This design comes from an exercise in tuning for small area, a short achievable clock period and few clock cycles on the open sky130 flow, not from production work. Function was checked by simulation only, so behaviour that the tests miss may differ from the original. Power is estimated from default activity; no workload was simulated.

==> design/flow/design.v <==
module bsac_lag (
    input  wire        clk,
    input  wire        rst,
    input  wire        in_valid,
    output wire        in_ready,
    input  wire [31:0] in_data,
    input  wire [6:0]  in_min_period,
    output wire        out_valid,
    input  wire        out_ready,
    output wire [6:0]  out_lag,
    output wire [6:0]  out_best_lag,
    output wire [8:0]  out_best_value,
    output wire [8:0]  out_global_max,
    output wire        out_err
);
    localparam integer E   = 4;      
    localparam integer LE  = 2;     
    localparam integer LAT = 3;    
    localparam integer GAP = 1;        
    localparam [6:0]   LASTW = 7'd127 - E + 7'd1;
    localparam [1:0] H_IDLE = 2'd0, H_RUN = 2'd2, H_CHK = 2'd3;
    reg        have;       
    reg [2:0]  beat;
    reg        busy;       
    reg        pre;        
    reg        is_sw;      
    reg        is_gap;
    reg        is_st;      
    reg        iss;        
    reg [1:0]  gapc;
    reg [LAT-1:0] tv;      
    reg        rv;         
    reg        hgo;        
    reg [1:0]  hs;         
    reg        dn;         
    reg        ov;         
    reg [255:0] nb;        
    reg [255:0] pk;
    reg [255:0] sh;
    reg [6:0]   mp_ld;     
    reg [6:0]   mp;        
    reg [6:0]   ij;        
    reg [14:0]  mk;        
    reg [LAT-1:0] tm;      
    reg [6:0]   tj [0:LAT-1];
    reg [E-1:0] tf [0:LAT-1];   
    wire        in_rdy  = !have;
    wire        beat_ok = in_valid && in_rdy;
    wire [255:0] pkm;
    genvar gb;
    generate
        for (gb = 0; gb < 32; gb = gb + 1) begin : g_mask
            if (gb < 15) begin : g_m
                assign pkm[8*gb +: 8] = pk[8*gb +: 8] & {8{mk[gb]}};
            end else begin : g_n
                assign pkm[8*gb +: 8] = pk[8*gb +: 8];
            end
        end
    endgenerate
    wire [8:0] cv [0:E-1];
    wire [E-1:0] iflag;
    genvar ge;
    generate
        for (ge = 0; ge < E; ge = ge + 1) begin : g_eng
            wire [255:0] she = sh << ge;
            bsac_popcnt u_pc (.clk(clk), .x(pkm ^ she), .c(cv[ge]));
            assign iflag[ge] = ({1'b0, ij} + ge) >= {1'b0, mp};
        end
    endgenerate
    integer li;
    always @(posedge clk) begin
        tm[0] <= is_st;
        tj[0] <= ij;
        tf[0] <= iflag;
        for (li = 1; li < LAT; li = li + 1) begin
            tm[li] <= tm[li-1];
            tj[li] <= tj[li-1];
            tf[li] <= tf[li-1];
        end
    end
    wire         c_v = tv[LAT-1];
    wire         c_m = tm[LAT-1];
    wire [6:0]   c_j = tj[LAT-1];
    wire [E-1:0] c_f = tf[LAT-1];
    reg [8:0]  g;
    reg [8:0]  bv;
    reg [6:0]  blr;
    wire [6:0] bl = blr;
    wire [9:0] g34 = ({1'b0, g} + {g, 1'b0}) >> 2;    
    reg [127:0] pass;
    reg [7:0]  dl;             
    localparam integer NP = E / 2;
    reg [8:0]  pmax [0:NP-1];
    reg [8:0]  pmin [0:NP-1];
    reg [LE:0] pidx [0:NP-1];
    reg [NP-1:0] pany;
    reg [6:0]  rj;
    integer pe;
    always @(posedge clk) begin
        for (pe = 0; pe < NP; pe = pe + 1) begin
            pmax[pe] <= (cv[2*pe+1] > cv[2*pe]) ? cv[2*pe+1] : cv[2*pe];
            pany[pe] <= c_f[2*pe] || c_f[2*pe+1];
            if (c_f[2*pe] && (!c_f[2*pe+1] || cv[2*pe] <= cv[2*pe+1])) begin
                pmin[pe] <= cv[2*pe];
                pidx[pe] <= 2 * pe;
            end else begin
                pmin[pe] <= cv[2*pe+1];
                pidx[pe] <= 2 * pe + 1;
            end
        end
        rj <= c_j;
    end
    wire [E-1:0] pbit;
    generate
        for (ge = 0; ge < E; ge = ge + 1) begin : g_pass
            wire [10:0] c5 = {2'b0, cv[ge]} + {cv[ge], 2'b0};
            assign pbit[ge] = c5 <= {1'b0, g34};
        end
    endgenerate
    wire       m0  = pany[0] && pmin[0] < bv;
    wire       m1  = (NP > 1) && pany[NP-1] && pmin[NP-1] < bv &&
                     (!m0 || pmin[NP-1] < pmin[0]);
    wire       x0  = pmax[0] > g && (NP == 1 || pmax[0] >= pmax[NP-1]);
    wire       x1  = (NP > 1) && pmax[NP-1] > g && pmax[NP-1] > pmax[0];
    integer pw;
    always @(posedge clk) begin
        if (c_v && c_m) begin
            for (pw = 0; pw < 128 / E; pw = pw + 1)
                if (c_j[6:LE] == pw)
                    pass[pw*E +: E] <= pbit;
            dl <= {1'b0, c_j} + E;
        end
        if (is_gap)
            dl <= 8'd0;
        if (pre) begin
            g  <= 9'd0;
            bv <= 9'h1ff;
        end else if (rv) begin
            if (x1)
                g <= pmax[NP-1];
            else if (x0)
                g <= pmax[0];
            if (m1) begin
                bv  <= pmin[NP-1];
                blr <= rj + pidx[NP-1];
            end else if (m0) begin
                bv  <= pmin[0];
                blr <= rj + pidx[0];
            end
        end
    end
    reg [6:0]  d;          
    reg [6:0]  ed;         
    reg [6:0]  qq;         
    reg [6:0]  rr;         
    reg [6:0]  k;
    reg [6:0]  tgt;        
    reg [6:0]  racc;       
    reg        cph;        
    reg        pk_r, cv_r;
    reg [6:0]  rlag;
    reg        rerr;
    reg [2:0]  mpl;        
    reg        mp2;        
    reg        ds_act;
    reg [6:0]  ds_d;
    reg [8:0]  ds_d3;      
    function [8:0] r4step;
        input [6:0] rem;
        input [1:0] nn;
        input [6:0] dd;
        input [8:0] d3;        
        reg   [9:0] rr4, t1, t2, t3;
        begin
            rr4 = {1'b0, rem, nn};
            t1 = rr4 - {3'b0, dd};
            t2 = rr4 - {2'b0, dd, 1'b0};
            t3 = rr4 - {1'b0, d3};
            if (!t3[9])
                r4step = {2'd3, t3[6:0]};
            else if (!t2[9])
                r4step = {2'd2, t2[6:0]};
            else if (!t1[9])
                r4step = {2'd1, t1[6:0]};
            else
                r4step = {2'd0, rr4[6:0]};
        end
    endfunction
    reg        a_v, b_v;
    reg [6:0]  a_d, a_r, b_d, b_r;
    reg [8:0]  a_d3, b_d3;
    reg [2:0]  a_q;
    reg [4:0]  b_q;
    reg        dv_ov, dv_pk, dv_cv, dv_lt;
    reg [6:0]  dv_r, dv_q;
    wire       q6 = bl[6] && ds_d == 7'd1;
    wire [8:0] sa = r4step({6'd0, bl[6] && !q6}, bl[5:4], ds_d, ds_d3);
    wire [8:0] sb = r4step(a_r, bl[3:2], a_d, a_d3);
    wire [8:0] sc = r4step(b_r, bl[1:0], b_d, b_d3);
    wire [3:0] pk4 = pass[{b_q, 2'b00} +: 4];
    wire [3:0] cv4, lt4;
    genvar gq;
    generate
        for (gq = 0; gq < 4; gq = gq + 1) begin : g_q4
            assign cv4[gq] = {1'b0, b_q, gq[1:0]} < dl;
            assign lt4[gq] = {b_q, gq[1:0]} < mp;
        end
    endgenerate
    reg        stall;      
    always @(posedge clk) if (!stall) begin
        a_d  <= ds_d;
        a_d3 <= ds_d3;
        a_r  <= sa[6:0];
        a_q  <= {q6, sa[8:7]};
        b_d  <= a_d;
        b_d3 <= a_d3;
        b_r  <= sb[6:0];
        b_q  <= {a_q, sb[8:7]};
        dv_r  <= sc[6:0];
        dv_q  <= {b_q, sc[8:7]};
        dv_pk <= pk4[sc[8:7]];
        dv_cv <= cv4[sc[8:7]];
        dv_lt <= lt4[sc[8:7]];
    end
    wire       qhit  = dv_ov;
    reg        ed2, d2, klast;    
    wire       qskip = qhit && (dv_lt || (dv_cv && !dv_pk));
    wire       qpass = dv_cv && dv_pk;           
    wire [7:0] r2    = {dv_r, 1'b0};
    wire       c2    = r2 >= {1'b0, ed};
    reg  [7:0] rrd;        
    reg  [6:0] qq1;        
    wire [7:0] rsum  = {1'b0, racc} + {1'b0, rr};
    wire [7:0] rsmd  = {1'b0, racc} + rrd;
    wire       rcy   = !rsmd[7];
    wire [6:0] tgt_a = tgt + qq;
    wire [6:0] tgt_b = tgt + qq1;
    wire       cdec  = (hs == H_CHK) && cph && cv_r;    
    wire       hshort = {1'b0, bl} < {mp, 1'b0};        
    wire [10:0] bl11 = {1'b0, bl, 3'b0} + {3'b0, bl, 1'b0} + {4'b0, bl};
    wire [6:0] d0    = mp2 ? bl11 >> ({1'b0, mpl} + 4'd4) : bl >> mpl;
    reg        fin;
    reg [6:0]  fin_lag;
    always @(*) begin
        fin = 1'b0;
        fin_lag = bl;
        if (hgo && (mp == 7'd0 || hshort)) begin
            fin = 1'b1;
            if (mp == 7'd0)
                fin_lag = 7'd0;
        end
        case (hs)
        H_RUN: if (qhit) begin
            if (qskip && ed2)
                fin = 1'b1;
            if (!qskip && qpass && ed2) begin
                fin = 1'b1;
                fin_lag = dv_q;
            end
        end
        H_CHK: if (cdec) begin
            if (pk_r) begin
                if (klast) begin
                    fin = 1'b1;
                    fin_lag = qq;
                end
            end else if (d2) begin
                fin = 1'b1;
            end
        end
        default: ;
        endcase
    end
    reg [6:0]  d0r;
    reg        hgo2, chgp, chg;
    wire       lastm = rv && rj == LASTW;
    wire       sps   = lastm && mp != 7'd0;
    wire       rsx   = hgo2 && chg && (hs == H_RUN);
    wire       ds_rs = sps || rsx;
    wire [8:0] d0x3  = {2'b0, d0r} + {1'b0, d0r, 1'b0};
    wire di_v = ds_act && !ds_rs && !stall;
    always @(posedge clk) begin
        d0r <= d0;
        if (rv)
            chgp <= m0 || m1;
        if (lastm)
            chg <= m0 || m1 || chgp;
        if (ds_rs) begin
            ds_d  <= d0r;
            ds_d3 <= d0x3;
        end else if (ds_act && !stall) begin
            ds_d  <= ds_d - 7'd1;
            ds_d3 <= ds_d3 - 9'd3;
        end
        pk_r <= pass[tgt];
        cv_r <= {1'b0, tgt} < dl;
        if (ds_rs) begin
            ed  <= d0r;
            ed2 <= d0r == 7'd2;
        end
        case (hs)
        H_RUN: if (qhit) begin
            if (qskip) begin
                ed  <= ed - 7'd1;
                ed2 <= ed == 7'd3;
            end else begin
                qq   <= dv_q;
                qq1  <= dv_q + 7'd1;
                rrd  <= {1'b0, dv_r} - {1'b0, ed};
                rr   <= dv_r;
                d    <= ed;
                d2   <= ed2;
                cph  <= 1'b0;
                if (qpass) begin
                    tgt   <= {dv_q[5:0], 1'b0} + {6'd0, c2};
                    racc  <= c2 ? r2 - ed : r2[6:0];
                    k     <= 7'd2;
                    klast <= ed == 7'd3;
                end else begin
                    tgt   <= dv_q;
                    racc  <= dv_r;
                    k     <= 7'd1;
                    klast <= ed2;
                end
            end
        end
        H_CHK: begin
            cph <= !cph;
            if (cdec) begin
                if (pk_r) begin
                    k <= k + 7'd1;
                    klast <= k + 7'd2 == d;
                    if (rcy) begin
                        racc <= rsmd[6:0];
                        tgt  <= tgt_b;
                    end else begin
                        racc <= rsum[6:0];
                        tgt  <= tgt_a;
                    end
                end else begin
                    ed  <= d - 7'd1;
                    ed2 <= d == 7'd3;
                end
            end
        end
        default: ;
        endcase
        if (fin) begin
            rlag <= fin_lag;
            rerr <= (mp == 7'd0);
        end
        if (beat_ok && beat == 3'd7)
            mp_ld <= in_min_period;
    end
    reg [6:0]  o_lag, o_bl;
    reg [8:0]  o_bv, o_g;
    reg        o_err;
    wire copy  = dn && !ov;
    wire start = have && !busy && (!dn || !ov);
    wire iss_nx = pre ||
                  (is_sw && ij != LASTW) ||
                  (is_gap && gapc == GAP - 1) ||
                  (is_st && iss && ij != LASTW && !fin &&
                   !((hs != H_IDLE) && ({1'b0, ij} + E >= {1'b0, bl})));
    wire [6:0] ij_nx = (!iss || (is_sw && ij == LASTW)) ? 7'd0 : ij + E;
    integer mb;
    always @(posedge clk) begin
        if (beat_ok)
            nb <= {nb[223:0], in_data};
        if (start)
            pk <= nb;
        if (iss)
            sh <= sh << E;
        else
            sh <= pk;
        if (copy) begin
            o_lag <= rlag;
            o_err <= rerr;
            o_bl  <= blr;
            o_bv  <= bv;
            o_g   <= g;
        end
        if (start) begin
            mp  <= mp_ld;
            mpl <= mp_ld[6] ? 3'd6 : mp_ld[5] ? 3'd5 : mp_ld[4] ? 3'd4 :
                   mp_ld[3] ? 3'd3 : mp_ld[2] ? 3'd2 : mp_ld[1] ? 3'd1 : 3'd0;
            mp2 <= mp_ld[6] ? mp_ld[5] : mp_ld[5] ? mp_ld[4] : mp_ld[4] ? mp_ld[3] :
                   mp_ld[3] ? mp_ld[2] : mp_ld[2] ? mp_ld[1] : mp_ld[1] ? mp_ld[0] : 1'b0;
        end
        ij <= ij_nx;
        for (mb = 0; mb < 15; mb = mb + 1)
            mk[mb] <= mb >= ij_nx[6:3];
    end
    always @(posedge clk) begin
        if (rst) begin
            have   <= 1'b0;
            beat   <= 3'd0;
            busy   <= 1'b0;
            pre    <= 1'b0;
            is_sw  <= 1'b0;
            is_gap <= 1'b0;
            is_st  <= 1'b0;
            iss    <= 1'b0;
            gapc   <= 2'd0;
            tv     <= {LAT{1'b0}};
            rv     <= 1'b0;
            hgo    <= 1'b0;
            hgo2   <= 1'b0;
            hs     <= H_IDLE;
            stall  <= 1'b0;
            dn     <= 1'b0;
            ov     <= 1'b0;
            ds_act <= 1'b0;
            a_v    <= 1'b0;
            b_v    <= 1'b0;
            dv_ov  <= 1'b0;
        end else begin
            if (beat_ok) begin
                beat <= beat + 3'd1;
                if (beat == 3'd7)
                    have <= 1'b1;
            end
            pre <= start;
            if (start) begin
                have <= 1'b0;
                busy <= 1'b1;
            end
            iss <= iss_nx;
            if (pre)
                is_sw <= 1'b1;
            if (is_sw && ij == LASTW) begin
                is_sw  <= 1'b0;
                is_gap <= 1'b1;
                gapc   <= 2'd0;
            end
            if (is_gap) begin
                gapc <= gapc + 2'd1;
                if (gapc == GAP - 1) begin
                    is_gap <= 1'b0;
                    is_st  <= 1'b1;
                end
            end
            if (is_st && !iss_nx)
                is_st <= 1'b0;
            tv  <= {tv[LAT-2:0], iss};
            rv  <= c_v && !c_m;
            hgo <= rv && rj == LASTW;
            hgo2 <= hgo;
            if (rsx) begin
                a_v   <= 1'b0;
                b_v   <= 1'b0;
                dv_ov <= 1'b0;
            end else if (!stall) begin
                a_v   <= di_v;
                b_v   <= a_v;
                dv_ov <= b_v;
            end
            if (ds_rs)
                ds_act <= 1'b1;
            else if (ds_act && ds_d == 7'd2 && !stall)
                ds_act <= 1'b0;
            stall <= ((hs == H_RUN) && qhit && !qskip && !fin) ||
                     ((hs == H_CHK) && !(cdec && !pk_r) && !fin);
            if (hgo && !fin)
                hs <= H_RUN;
            case (hs)
            H_RUN: if (qhit && !qskip) hs <= H_CHK;
            H_CHK: if (cdec && !pk_r && !fin) hs <= H_RUN;
            default: ;
            endcase
            if (fin) begin
                hs     <= H_IDLE;
                ds_act <= 1'b0;
                busy   <= 1'b0;
                dn     <= 1'b1;
            end
            if (ov && out_ready)
                ov <= 1'b0;
            if (copy) begin
                dn <= 1'b0;
                ov <= 1'b1;
            end
        end
    end
    assign in_ready       = in_rdy;
    assign out_valid      = ov;
    assign out_lag        = o_lag;
    assign out_best_lag   = o_bl;
    assign out_best_value = o_bv;
    assign out_global_max = o_g;
    assign out_err        = o_err;
endmodule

.....

### Your instructions
Using the records above, write out exactly the lines between the one holding "integer pe;" and the one holding "pidx[pe] <= 2 * pe;", inclusive; leave everything else out.

### Exercise result
    integer pe;
    always @(posedge clk) begin
        for (pe = 0; pe < NP; pe = pe + 1) begin
            pmax[pe] <= (cv[2*pe+1] > cv[2*pe]) ? cv[2*pe+1] : cv[2*pe];
            pany[pe] <= c_f[2*pe] || c_f[2*pe+1];
            if (c_f[2*pe] && (!c_f[2*pe+1] || cv[2*pe] <= cv[2*pe+1])) begin
                pmin[pe] <= cv[2*pe];
                pidx[pe] <= 2 * pe;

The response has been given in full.